Liquid crystal phase behavior of a DNA dodecamer and the chromonic dye Sunset Yellow

Sunset Yellow (SSY) is an aromatic heterocycle nano-sheet functionalized by hydrophilic sulphanate groups. SSY forms chromonic stacks and liquid crystal (LC) phases in aqueous solution. The DNA oligomer 5′-GCGCTTAAGCGC-3′ is a self-complementary strand which forms duplexed B-form helices in aqueous solution, which, similarly, aggregate into chromonic stacks and form LC phases. Binary aqueous solutions of these two molecules were investigated using polarized optical microscopy, x-ray diffraction, and spectroscopy. At lower solute concentrations and/or higher temperatures these solutions form uniformly mixed single phases, including isotropic, chiral nematic, and hexagonal columnar LCs. At higher solute concentrations and/or lower temperatures, the uniform columnar solution separates into two columnar phases, one containing SSY with trace DNA and the other containing both SSY and DNA aggregates. The study of these solutions indicates that the mixed and unmixed phases are composed of single component SSY or DNA chromonic stacks, with the DNA stacks containing a small fraction of intercalated SSY, evidenced by structurally induced circular dichroism in the SSY absorption band. In the columnar monophase, the hexagonal lattice sites are occupied randomly by either DNA or SSY columns, with the column spacing varying continuously with the SSY-DNA mass ratio. The results demonstrate significant selectivity in the chromonic stacking of both molecules. The binding mode of these chromonic LCs may have applications to adaptive optics and nucleic acid chemistry.

Figure 1

Chemical structure of (a) SSY and (b) Guanine (left) hydrogen bonded to Cytosine (right).

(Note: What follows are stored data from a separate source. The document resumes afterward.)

This design comes from an exercise in tuning for small area, a short achievable clock period and few clock cycles on the open sky130 flow, not from production work. Where RTL was checked, it was by simulation tests only, not by an equivalence proof against the original.

==> run G <==
Design css_disckey, start of the top module:
module css_disckey (
    input  wire        clk,
    input  wire        rst,         
    input  wire        start,
    output wire        ready,
    output wire [8:0]  slot_addr,
    input  wire [39:0] slot_data,
    output wire        done,
    output wire        found,
    output wire [39:0] disc_key
);
    localparam [15:0] KL0_0 = 16'hDFDC;
    localparam [15:0] KL0_1 = 16'hDDFE;
    localparam [15:0] KL0_2 = 16'h7701;
    localparam [15:0] KL0_3 = 16'h3D3C;
    localparam [15:0] KL0_4 = 16'h6779;
    localparam [15:0] KL0_5 = 16'hCB55;
    localparam [15:0] KL0_6 = 16'hB240;
    localparam [15:0] KL0_7 = 16'h02FC;
    localparam [15:0] KL0_8 = 16'h75B3;
    localparam [15:0] KL0_9 = 16'hD75F;
    localparam [15:0] KL0_10 = 16'hB941;
    localparam [15:0] KL0_11 = 16'h2581;
    localparam [15:0] KL0_12 = 16'hC5DC;
    localparam [15:0] KL0_13 = 16'h148F;
    localparam [15:0] KL0_14 = 16'hD020;
    localparam [15:0] KL0_15 = 16'h2811;
    localparam [15:0] KL0_16 = 16'h8F1A;
    localparam [15:0] KL0_17 = 16'h95F6;
    localparam [15:0] KL0_18 = 16'h4E29;
    localparam [15:0] KL0_19 = 16'hC0B9;
    localparam [15:0] KL0_20 = 16'h88C2;
    localparam [15:0] KL0_21 = 16'h5CF6;
    localparam [15:0] KL0_22 = 16'hEFED;
    localparam [15:0] KL0_23 = 16'hF5C0;
    localparam [15:0] KL0_24 = 16'hEF95;
    localparam [15:0] KL0_25 = 16'h34A9;
    localparam [15:0] KL0_26 = 16'h104F;
    localparam [15:0] KL0_27 = 16'h7470;
    localparam [15:0] KL0_28 = 16'hE7E4;
    localparam [15:0] KL0_29 = 16'hCB7E;
    localparam [15:0] KL0_30 = 16'hCC9E;
    localparam [15:0] KL0_31 = 16'hA6C5;
    localparam [15:0] KL0_32 = 16'h9850;
    localparam [15:0] KL0_33 = 16'hC4EA;
    localparam [15:0] KL0_34 = 16'h0E38;
    localparam [15:0] KL0_35 = 16'h9CAC;
    localparam [15:0] KL0_36 = 16'h1DB9;
    localparam [15:0] KL0_37 = 16'hFC9F;
  ...
Settings: LEC_CHECK=0, CAP_MARGIN=5, CORE_MARGIN=2, CORE_UTILIZATION=50, PLACE_DENSITY=0.7, SETUP_SLACK_MARGIN=3.0, SLEW_MARGIN=5, SYNTH_HIERARCHICAL=1; clock period 6.0 ns.
standard.sh (not shown) runs the stock make flow with config.mk's settings and CLKGATE_MAP_FILE= SYNTH_SCRIPT=/design/flow/synth_recipe.tcl, a recipe that flattens the netlist after the stock synthesis.
==> flow/flow/run.sh <==
#!/bin/bash
set -euo pipefail
export BUFFER_PORTS_ARGS="-buffer_cell sky130_fd_sc_hd__buf_2"
bash standard.sh > standard.log 2>&1
==> run C (differences from run G) <==
--- a/flow/design.v
+++ b/flow/design.v
@@ -111,174 +111,138 @@
     wire [15:0] qoh_w;
     wire [39:0] kp_tab0 = {|(KL0_39 & qoh_w), |(KL0_38 & qoh_w), |(KL0_37 & qoh_w), |(KL0_36 & qoh_w), |(KL0_35 & qoh_w), |(KL0_34 & qoh_w), |(KL0_33 & qoh_w), |(KL0_32 & qoh_w), |(KL0_31 & qoh_w), |(KL0_30 & qoh_w), |(KL0_29 & qoh_w), |(KL0_28 & qoh_w), |(KL0_27 & qoh_w), |(KL0_26 & qoh_w), |(KL0_25 & qoh_w), |(KL0_24 & qoh_w), |(KL0_23 & qoh_w), |(KL0_22 & qoh_w), |(KL0_21 & qoh_w), |(KL0_20 & qoh_w), |(KL0_19 & qoh_w), |(KL0_18 & qoh_w), |(KL0_17 & qoh_w), |(KL0_16 & qoh_w), |(KL0_15 & qoh_w), |(KL0_14 & qoh_w), |(KL0_13 & qoh_w), |(KL0_12 & qoh_w), |(KL0_11 & qoh_w), |(KL0_10 & qoh_w), |(KL0_9 & qoh_w), |(KL0_8 & qoh_w), |(KL0_7 & qoh_w), |(KL0_6 & qoh_w), |(KL0_5 & qoh_w), |(KL0_4 & qoh_w), |(KL0_3 & qoh_w), |(KL0_2 & qoh_w), |(KL0_1 & qoh_w), |(KL0_0 & qoh_w)};
     wire [39:0] kp_tab1 = {|(KL1_39 & qoh_w), |(KL1_38 & qoh_w), |(KL1_37 & qoh_w), |(KL1_36 & qoh_w), |(KL1_35 & qoh_w), |(KL1_34 & qoh_w), |(KL1_33 & qoh_w), |(KL1_32 & qoh_w), |(KL1_31 & qoh_w), |(KL1_30 & qoh_w), |(KL1_29 & qoh_w), |(KL1_28 & qoh_w), |(KL1_27 & qoh_w), |(KL1_26 & qoh_w), |(KL1_25 & qoh_w), |(KL1_24 & qoh_w), |(KL1_23 & qoh_w), |(KL1_22 & qoh_w), |(KL1_21 & qoh_w), |(KL1_20 & qoh_w), |(KL1_19 & qoh_w), |(KL1_18 & qoh_w), |(KL1_17 & qoh_w), |(KL1_16 & qoh_w), |(KL1_15 & qoh_w), |(KL1_14 & qoh_w), |(KL1_13 & qoh_w), |(KL1_12 & qoh_w), |(KL1_11 & qoh_w), |(KL1_10 & qoh_w), |(KL1_9 & qoh_w), |(KL1_8 & qoh_w), |(KL1_7 & qoh_w), |(KL1_6 & qoh_w), |(KL1_5 & qoh_w), |(KL1_4 & qoh_w), |(KL1_3 & qoh_w), |(KL1_2 & qoh_w), |(KL1_1 & qoh_w), |(KL1_0 & qoh_w)};
     reg         busy;
     reg  [8:0]  addr_r;       
     reg         pres_val;     
     reg         pres_bub;     
     reg  [15:0] qoh;          
-    reg         kodd;         
     reg         s0_ver, s0_val, s0_bub, s0_end, s0_last;
     reg         s1_ver;
     reg         v1, n1, l1, v2, n2, l2, v3, n3, l3, v4, n4, l4;   
-    reg  [8:0]  s4;           
-    reg         adv;          
     reg         pend1;        
-    reg  [8:0]  slot1;        
-    reg         rp1, rp2, rp3, rp4;   
     reg         done_r, found_r;
     reg  [39:0] vc;           
     reg  [4:0]  r4e0, r4e1;   
+    reg  [39:0] r4c0;         
+    reg  [39:0] r4c1;         
     assign qoh_w = qoh;
     wire [39:0] kp0 = kp_tab0;
     wire [39:0] kp1 = kp_tab1;
     wire [39:0] e = slot_data;
     wire [39:0] te;
     genvar g;
     generate
         for (g = 0; g < 5; g = g + 1) begin : g_t1e
             css_t1 u (.a(e[8*g +: 8]), .t1(te[8*g +: 8]));
         end
     endgenerate
     wire [39:0] base = {te[39:8] ^ e[31:0], te[7:0]};
-    wire [39:0] dd0, c20, c21, c30;
+    wire [39:0] dd0, c30, c31;
     wire [4:0]  eq0, eq1;
-    css_lane u_l0 (.clk(clk), .kp(kp0), .base(base), .vc(vc), .c3in(kodd ? c21 : c20),
-                   .dd(dd0), .c2(c20), .c3(c30), .eqb(eq0));
-    css_lane u_l1 (.clk(clk), .kp(kp1), .base(base), .vc(vc), .c3in(c21),
-                   .dd(),    .c2(c21), .c3(),    .eqb(eq1));
+    css_lane u_l0 (.clk(clk), .kp(kp0), .base(base), .vc(vc), .dd(dd0), .c3(c30), .eqb(eq0));
+    css_lane u_l1 (.clk(clk), .kp(kp1), .base(base), .vc(vc), .dd(),    .c3(c31), .eqb(eq1));
     wire        hit0  = v4 && (&r4e0);
     wire        hit1  = v4 && (&r4e1);
-    wire        rep   = !rp1 && !rp2 && !rp3 && !rp4 && !done_r && v4 && (hit0 || (n4 && (pend1 || hit1)));
-    wire        nf    = !done_r && v4 && n4 && l4 && !hit0 && !hit1 && !pend1;
-    wire [15:0] q4    = adv ? {1'b0, qoh[15:1]} : qoh;
+    wire        take1 = !hit0 && n4 && (pend1 || hit1);    
+    wire        fin   = !done_r && v4 && (hit0 || (n4 && (pend1 || hit1 || l4)));
     always @(posedge clk) begin
         r4e0 <= eq0;
         r4e1 <= eq1;
+        if (take1)      r4c0 <= r4c1;
+        else if (!hit0) r4c0 <= c30;
+        if (!(hit1 || pend1)) r4c1 <= c31;
         if (s1_ver) vc <= dd0;
-        if (hit1 && !pend1) slot1 <= s4;
     end
     always @(posedge clk) begin
         if (rst) begin
             busy     <= 1'b0;
             addr_r   <= 9'd0;
             pres_val <= 1'b0;
             pres_bub <= 1'b0;
             qoh      <= 16'd0;
-            kodd     <= 1'b0;
             s0_ver   <= 1'b0;
             s1_ver   <= 1'b0;
             s0_val   <= 1'b0;
             s0_bub   <= 1'b0;
             s0_end   <= 1'b0;
             s0_last  <= 1'b0;
             v1 <= 1'b0; n1 <= 1'b0; l1 <= 1'b0;
             v2 <= 1'b0; n2 <= 1'b0; l2 <= 1'b0;
             v3 <= 1'b0; n3 <= 1'b0; l3 <= 1'b0;
             v4 <= 1'b0; n4 <= 1'b0; l4 <= 1'b0;
-            s4       <= 9'd1;
-            adv      <= 1'b0;
             pend1    <= 1'b0;
-            rp1      <= 1'b0;
-            rp2      <= 1'b0;
-            rp3      <= 1'b0;
-            rp4      <= 1'b0;
             done_r   <= 1'b0;
             found_r  <= 1'b0;
         end else begin
-            done_r  <= rp4 || nf;
-            found_r <= rp4;
-            rp2     <= rp1;
-            rp3     <= rp2;
-            rp4     <= rp3;
-            rp1     <= 1'b0;
+            done_r  <= fin;
+            if (fin) found_r <= hit0 || pend1 || hit1;
+            if (hit1) pend1 <= 1'b1;
+            if (v4 && n4) pend1 <= 1'b0;
             s0_ver  <= 1'b0;
             s1_ver  <= s0_ver;
             s0_val  <= pres_val;
             s0_bub  <= pres_bub;
             s0_end  <= pres_val && (addr_r == 9'd408);
             s0_last <= qoh[15];
             v1 <= s0_val; n1 <= s0_end; l1 <= s0_last;
             v2 <= v1;     n2 <= n1;     l2 <= l1;
             v3 <= v2;     n3 <= n2;     l3 <= l2;
             v4 <= v3;     n4 <= n3;     l4 <= l3;
             if (s0_ver) qoh <= 16'd1;
             if (s0_bub) qoh <= {qoh[14:0], 1'b0};
-            if (s0_bub) adv <= 1'b1;
-            if (v4) s4 <= n4 ? 9'd1 : s4 + 9'd1;
-            if (v4 && n4) adv <= 1'b0;
-            if (hit1) pend1 <= 1'b1;
-            if (v4 && n4) pend1 <= 1'b0;
             if (pres_val) begin
                 if (addr_r == 9'd408) begin
                     pres_val <= 1'b0;
                     pres_bub <= !qoh[15];
                 end else begin
                     addr_r <= addr_r + 9'd1;
                 end
             end else if (pres_bub) begin
                 pres_bub <= 1'b0;
                 pres_val <= 1'b1;
                 addr_r   <= 9'd1;
             end
             if (!busy) begin
+                pend1 <= 1'b0;
                 if (start) begin
                     busy     <= 1'b1;
                     s0_ver   <= 1'b1;
                     pres_val <= 1'b1;
                     pres_bub <= 1'b0;
                     addr_r   <= 9'd1;
                     qoh      <= 16'd0;
-                    kodd     <= 1'b0;
-                    s4       <= 9'd1;
-                    adv      <= 1'b0;
-                    pend1    <= 1'b0;
                 end
             end else if (done_r) begin
                 busy     <= 1'b0;
                 addr_r   <= 9'd0;
                 pres_val <= 1'b0;
                 pres_bub <= 1'b0;
                 s0_val   <= 1'b0;
                 s0_bub   <= 1'b0;
                 s0_end   <= 1'b0;
                 v1 <= 1'b0; v2 <= 1'b0; v3 <= 1'b0; v4 <= 1'b0;
                 n1 <= 1'b0; n2 <= 1'b0; n3 <= 1'b0; n4 <= 1'b0;
                 pend1    <= 1'b0;
-            end else if (rep) begin
-                rp1      <= 1'b1;
-                addr_r   <= hit0 ? s4 : (pend1 ? slot1 : s4);
-                qoh      <= q4;
-                kodd     <= !hit0;
-                pres_val <= 1'b0;
-                pres_bub <= 1'b0;
-                s0_val   <= 1'b0;
-                s0_bub   <= 1'b0;
-                s0_end   <= 1'b0;
-                v1 <= 1'b0; v2 <= 1'b0; v3 <= 1'b0; v4 <= 1'b0;
-                n1 <= 1'b0; n2 <= 1'b0; n3 <= 1'b0; n4 <= 1'b0;
-                pend1    <= 1'b0;
             end
         end
     end
     assign ready     = !busy;
     assign slot_addr = addr_r;
     assign done      = done_r;
     assign found     = found_r;
-    assign disc_key  = c30;
+    assign disc_key  = r4c0;
 endmodule
 module css_lane (
     input  wire        clk,
     input  wire [39:0] kp,      
     input  wire [39:0] base,    
     input  wire [39:0] vc,      
-    input  wire [39:0] c3in,    
     output wire [39:0] dd,      
-    output wire [39:0] c2,      
     output wire [39:0] c3,      
     output wire [4:0]  eqb      
 );
     reg  [39:0] r1;           
     reg  [39:0] r2;           
     reg  [39:0] r3s;          
     reg  [4:1]  r3y;          
     reg  [39:0] r3c;          
@@ -290,86 +254,60 @@
         for (g = 0; g < 5; g = g + 1) begin : g_t1d
             css_t1 u (.a(dd[8*g +: 8]), .t1(td[8*g +: 8]));
         end
     endgenerate
     wire [39:0] cand = kp ^ td ^ {dd[31:0], 8'd0};
     wire [39:0] ka, kb;
     css_ks u_ks (.ck(r2), .a(ka), .b(kb));
     wire [8:0]  bs [0:4];     
+    wire [4:0]  bp;           
     generate
         for (g = 0; g < 5; g = g + 1) begin : g_bs
             assign bs[g] = {1'b0, ka[8*g +: 8]} + {1'b0, kb[8*g +: 8]};
-        end
-    endgenerate
-    wire [31:0] g0 = ka[31:0] & kb[31:0];
-    wire [31:0] p0 = ka[31:0] ^ kb[31:0];
-    wire [15:0] g1, p1;
-    wire [7:0]  g2, p2;
-    wire [3:0]  g3, p3;
-    generate
-        for (g = 0; g < 16; g = g + 1) begin : g_l1
-            assign g1[g] = g0[2*g+1] | (p0[2*g+1] & g0[2*g]);
-            assign p1[g] = p0[2*g+1] & p0[2*g];
-        end
-        for (g = 0; g < 8; g = g + 1) begin : g_l2
-            assign g2[g] = g1[2*g+1] | (p1[2*g+1] & g1[2*g]);
-            assign p2[g] = p1[2*g+1] & p1[2*g];
-        end
-        for (g = 0; g < 4; g = g + 1) begin : g_l3
-            assign g3[g] = g2[2*g+1] | (p2[2*g+1] & g2[2*g]);
-            assign p3[g] = p2[2*g+1] & p2[2*g];
+            assign bp[g] = &(ka[8*g +: 8] ^ kb[8*g +: 8]);
         end
     endgenerate
     wire [4:1] by;            
-    assign by[1] = g3[0];
-    assign by[2] = g3[1] | (p3[1] & g3[0]);
-    assign by[3] = g3[2] | (p3[2] & g3[1]) | (p3[2] & p3[1] & g3[0]);
-    assign by[4] = (g3[3] | (p3[3] & g3[2])) | ((p3[3] & p3[2]) & (g3[1] | (p3[1] & g3[0])));
+    assign by[1] = bs[0][8];
+    assign by[2] = bs[1][8] | (bp[1] & bs[0][8]);
+    assign by[3] = bs[2][8] | (bp[2] & bs[1][8]) | (bp[2] & bp[1] & bs[0][8]);
+    assign by[4] = bs[3][8] | (bp[3] & by[3]);
     wire [39:0] bsum = {bs[4][7:0], bs[3][7:0], bs[2][7:0], bs[1][7:0], bs[0][7:0]};
-    wire [4:1] y = r3y;
     wire [39:0] kv;
     assign kv[7:0] = r3s[7:0];
     generate
         for (g = 1; g < 5; g = g + 1) begin : g_inc
-            assign kv[8*g +: 8] = r3s[8*g +: 8] + {7'd0, y[g]};
+            assign kv[8*g +: 8] = r3s[8*g +: 8] + {7'd0, r3y[g]};
         end
     endgenerate
     wire [39:0] dv;
     assign dv[39:8] = kv[39:8] ^ vc[39:8];
     assign dv[7:0]  = kv[7:0] ^ kv[39:32] ^ vc[7:0];
     wire [39:0] tv;
     generate
         for (g = 0; g < 5; g = g + 1) begin : g_t1v
             css_t1 u (.a(dv[8*g +: 8]), .t1(tv[8*g +: 8]));
         end
     endgenerate
     wire [39:0] want = kv ^ {dv[31:0], 8'd0} ^ r3c;    
     generate
         for (g = 0; g < 5; g = g + 1) begin : g_eq
-            css_eq8 u (.a(tv[8*g +: 8]), .b(want[8*g +: 8]), .eq(eqb[g]));
+            assign eqb[g] = (tv[8*g +: 8] == want[8*g +: 8]);
         end
     endgenerate
-    assign c2 = r2;
     assign c3 = r3c;
     always @(posedge clk) begin
         r1  <= d1;
         r2  <= cand;
         r3s <= bsum;
         r3y <= by;
-        r3c <= c3in;
+        r3c <= r2;
     end
 endmodule
-module css_eq8 (
-    input  wire [7:0] a,
-    input  wire [7:0] b,
-    output wire       eq
-);
-    assign eq = (a == b);
-endmodule
 module css_ks (
     input  wire [39:0] ck,
     output wire [39:0] a,
     output wire [39:0] b
 );
     wire x40 = ck[2] ^ ck[12];
     wire x41 = ck[1] ^ ck[11];
     wire x42 = ck[0] ^ ck[10];
==> flow/run.sh (new file) <==
#!/bin/bash
# synth_recipe.tcl (not shown) runs the flow's synth.tcl, then flattens the netlist and writes it again
# the make line also repeats each setting of config.mk as NAME=value (left out here)
make -C /OpenROAD-flow-scripts/flow DESIGN_CONFIG=/design/flow/config.mk WORK_HOME=/design/flow/orfs CLKGATE_MAP_FILE= SYNTH_SCRIPT=/design/flow/synth_recipe.tcl finish
CAP_MARGIN = 20   (was 5)
CORE_UTILIZATION = 40   (was 50)
PLACE_DENSITY = 0.6   (was 0.7)
SETUP_SLACK_MARGIN = 2.5   (was 3.0)
SLEW_MARGIN = 20   (was 5)
SYNTH_HIERARCHICAL = unset   (was 1)
removed: flow/flow/run.sh
removed: flow/standard.sh
==> notes <==
Run C finished with timing, DRC and antenna clean. Run G ran to the end with no violations. Between run C and run G, the lower cell count is in run G (gap about 7%, measured against run G). In run G the maximum frequency is larger than in run C, by about 15%. Global-route usage: run G is higher than run C (3.7 points). Critical path depth: run C is higher than run G (1). Against run G, the worst setup slack of run C is lower by 0.46 ns. Die area: run C is higher than run G (23%). Of run G and run C, run G has the higher utilization (gap 8.0 points).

The aromatic heterocycles (orange) lie in the plane of the paper. (c) rDD sequence duplexed to rDD sequence.

Figure 2

(a–c) POM textures with concentration increasing from left to right at room temperature. (a) Pure SSY (${\mathrm{mf}}_{ssy}=1$) in $I, N$, and $M$. (b) Pure rDD ${\mathrm{mf}}_{ssy}=0$ in N*, $M$, and $M_2$. (c) Mixture at ${\mathrm{mf}}_{ssy}=0.57$ in N*, $M$, and $M_s$. (d) POM textures at selected temperatures during heating of ${\mathrm{mf}}_{ssy}=0.57$ with a transition from $M_s$ to $M$.

Figure 3

$d$ (left axis) and coherence length (right axis) as a function of temperature for ${\mathrm{mf}}_{ssy}=1/3$ and $c=522$ mg/mL during cooling. The inset plot shows the corresponding fitted Lorentzian peaks in $Q$ space.

Figure 4

$d$ as a function ${\mathrm{mf}}_{ssy}$ in $M$. The values of $d$ were extrapolated to $c=462$ mg/mL using the relationship in Eq. (2). This linear relationship indicates that the two molecules segregate into homogeneous columns that are mixed randomly at the hexagonal lattice sites. The inset figure shows a simplified $M$ lattice with $d$ and $h$ labeled.

Figure 5

Fitted Lorentzians for the XRD peaks in the columnar range for ${\mathrm{mf}}_{ssy}=2/3$ and $c=562$ mg/mL during heating. There are two peaks corresponding to the different spacing in the SSY rich and the rDD domains until $86{}^{\circ }\mathrm{C}$ where the domains mix and return to a single column spacing in $M$.

Figure 6

(a) Phases of rDD-SSY mixture as a function of concentration, ${\mathrm{mf}}_{ssy}$, and temperature at four selected mass fractions. The plane at $20{}^{\circ }\mathrm{C}$ is extruded beneath in (b) where the phases of rDD-SSY are shown as a function of concentration and ${\mathrm{mf}}_{ssy}$.

Figure 7

Smoothed (a) CD and (b) absorbance spectra of rDD-SSY mixtures. $\left[\mathrm{SSY}\right]=0.5$ mg/mL. [rDD] in mg/mL are labeled on the respective curves. CD spectra has saturated by $\left[\mathrm{rDD}\right]=150$ mg/mL. Only SSY absorbs in this domain, indicating that the achiral SSY molecules are binding to the chiral rDD duplexes. These solutions are $I$.

Figure 8

Ellipticity at 490 nm during heating at $2{}^{\circ }\mathrm{C}$/min for $\left[\mathrm{SSY}\right]=0.5$ mg/ml and $\left[\mathrm{rDD}\right]=150$ mg/ml. The inset graph shows smoothed CD spectra and the background signal during cooling. The handedness switches from right to left during cooling. Above $79{}^{\circ }\mathrm{C}$, the induced CD weakens due to dissociation of the SSY from the rDD.